My doctor said my cervix is perfect.
I’m still blushing.
Thinking it’s a not a good thing when the pizza delivery guy knows my dog by name.
If you don’t believe in evolution, how do you explain corn dogs.
Sometimes I want to kidnap a few woman for two to three weeks so that their eyebrows can grow without fear
Whenever an automatic hand dryer doesn’t turn on for me, I like to think my diet is really working.
If I’m extra friendly and super sweet when I see you again, it’s cause I’ve forgotten your name
Hearing them call a 25 year old hockey player a ‘veteran’ and a 28 year old player ‘old’ has done zilch for my self esteem today
After years of commercials, I still have no idea what a Go Daddy is
If you want some alone time, tell your husband that you’re going to watch the Bachelor. Even if you’re not.

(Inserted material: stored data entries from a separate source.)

`src/rtl/spram_dma.sv`:
```
// spram_dma: block-move engine that masters a single-port RAM with a
// registered read port. Copies src->dst one word at a time (read, then write)
// or fills a destination range with a latched pattern. Addresses wrap modulo
// the RAM size; the word count is one bit wider so a full-RAM move is legal.
module spram_dma #(
  parameter int ADDR_W = 10,
  parameter int DATA_W = 8
) (
  input  logic              clock,
  input  logic              reset,
  input  logic              start,
  input  logic              mode,
  input  logic [ADDR_W-1:0] src_addr,
  input  logic [ADDR_W-1:0] dst_addr,
  input  logic [ADDR_W:0]   length,
  input  logic [DATA_W-1:0] fill_data,
  output logic              busy,
  output logic              done,
  output logic              mem_cs,
  output logic [ADDR_W-1:0] mem_addr,
  output logic              mem_wren,
  output logic [DATA_W-1:0] mem_data,
  input  logic [DATA_W-1:0] mem_q
);

  typedef enum logic [2:0] {
    IDLE = 3'd0,
    RD   = 3'd1,
    WR   = 3'd2,
    FILL = 3'd3,
    FIN  = 3'd4
  } state_e;

  localparam logic [ADDR_W:0]   CNT_ONE  = {{ADDR_W{1'b0}}, 1'b1};
  localparam logic [ADDR_W-1:0] ADDR_ONE = {{(ADDR_W-1){1'b0}}, 1'b1};

  state_e              state_q;
  logic                mode_q;
  logic [ADDR_W-1:0]   src_q;
  logic [ADDR_W-1:0]   dst_q;
  logic [ADDR_W:0]     cnt_q;
  logic [DATA_W-1:0]   fill_q;
  logic                busy_q;
  logic                done_q;
  logic                cs_q;
  logic                wren_q;
  logic [ADDR_W-1:0]   addr_q;

  // Command sequencer: state, pointers and all RAM-side controls are
  // registered together, so each output reflects the state being entered.
  // NOTE: sequential state uses non-blocking assignments so every flop
  // samples pre-edge values regardless of statement order in this block.
  always_ff @(posedge clock) begin
    if (reset) begin
      state_q <= IDLE;
      mode_q  <= 1'b0;
      src_q   <= '0;
      dst_q   <= '0;
      cnt_q   <= '0;
      fill_q  <= '0;
      busy_q  <= 1'b0;
      done_q  <= 1'b0;
      cs_q    <= 1'b0;
      wren_q  <= 1'b0;
      addr_q  <= '0;
    end else begin
      done_q <= 1'b0;
      case (state_q)
        IDLE: begin
          if (start) begin
            mode_q <= mode;
            src_q  <= src_addr;
            dst_q  <= dst_addr;
            cnt_q  <= length;
            fill_q <= fill_data;
            if (length == '0) begin
              state_q <= FIN;
              done_q  <= 1'b1;
            end else if (!mode) begin
              state_q <= RD;
              busy_q  <= 1'b1;
              cs_q    <= 1'b1;
              wren_q  <= 1'b0;
              addr_q  <= src_addr;
            end else begin
              state_q <= FILL;
              busy_q  <= 1'b1;
              cs_q    <= 1'b1;
              wren_q  <= 1'b1;
              addr_q  <= dst_addr;
            end
          end
        end

        RD: begin
          // The word addressed now appears on mem_q during WR.
          state_q <= WR;
          wren_q  <= 1'b1;
          addr_q  <= dst_q;
        end

        WR: begin
          src_q <= src_q + ADDR_ONE;
          dst_q <= dst_q + ADDR_ONE;
          cnt_q <= cnt_q - CNT_ONE;
          if (cnt_q == CNT_ONE) begin
            state_q <= FIN;
            busy_q  <= 1'b0;
            done_q  <= 1'b1;
            cs_q    <= 1'b0;
            wren_q  <= 1'b0;
          end else begin
            state_q <= RD;
            wren_q  <= 1'b0;
            addr_q  <= src_q + ADDR_ONE;
          end
        end

        FILL: begin
          dst_q <= dst_q + ADDR_ONE;
          cnt_q <= cnt_q - CNT_ONE;
          if (cnt_q == CNT_ONE) begin
            state_q <= FIN;
            busy_q  <= 1'b0;
            done_q  <= 1'b1;
            cs_q    <= 1'b0;
            wren_q  <= 1'b0;
          end else begin
            addr_q <= dst_q + ADDR_ONE;
          end
        end

        FIN: begin
          state_q <= IDLE;
        end

        default: begin
          state_q <= IDLE;
          busy_q  <= 1'b0;
          cs_q    <= 1'b0;
          wren_q  <= 1'b0;
        end
      endcase
    end
  end

  // Write data: RAM read data for copies, latched pattern for fills.
  always_comb begin
    mem_data = mode_q ? fill_q : mem_q;
  end

  assign busy     = busy_q;
  assign done     = done_q;
  assign mem_cs   = cs_q;
  assign mem_wren = wren_q;
  assign mem_addr = addr_q;

endmodule

```
`config.mk`:
```
export PLATFORM = sky130hd
export DESIGN_NAME = spram_dma
export DESIGN_NICKNAME = d
export VERILOG_FILES = /design/src/rtl/spram_dma.sv
export SDC_FILE = /design/constraint.sdc
export NUM_CORES = 1
export LEC_CHECK = 0
export CAP_MARGIN = 20
export CORE_MARGIN = 10
export CORE_UTILIZATION = 31
export CTS_CLUSTER_DIAMETER = 30
export DETAILED_ROUTE_END_ITERATION = 12
export PLACE_DENSITY = 0.5
export SYNTH_ARGS = -nofsm -noshare
export SYNTH_HDL_FRONTEND = slang
export SYNTH_SLANG_ARGS = --single-unit
```
`constraint.sdc`:
```
create_clock -name clock -period 3.05 [get_ports clock]
set_clock_uncertainty 0.05 [all_clocks]
set_input_delay 0.61 -clock clock [delete_from_list [all_inputs] [get_ports clock]]
set_output_delay 0.61 -clock clock [all_outputs]
set_load 0.005 [all_outputs]
```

People who say 45 minutes past the hour are the same ones who have kids 89 and 63 months old
BREAKING NEWS
Literally to be eliminated from the English language in 2015
Use it while you can, white girls
When I see a man with long fingernails, my first thought is wizard
My second thought is virgin wizard
Maybe leave yourself in a hot car with a window open one inch for 15 minutes while your dog runs into the store
Shout out to the person who had the balls to open the first no kids allowed restaurant
Guy jogging pushing stroller for two kids. But only one there. Don’t think he knows he lost one.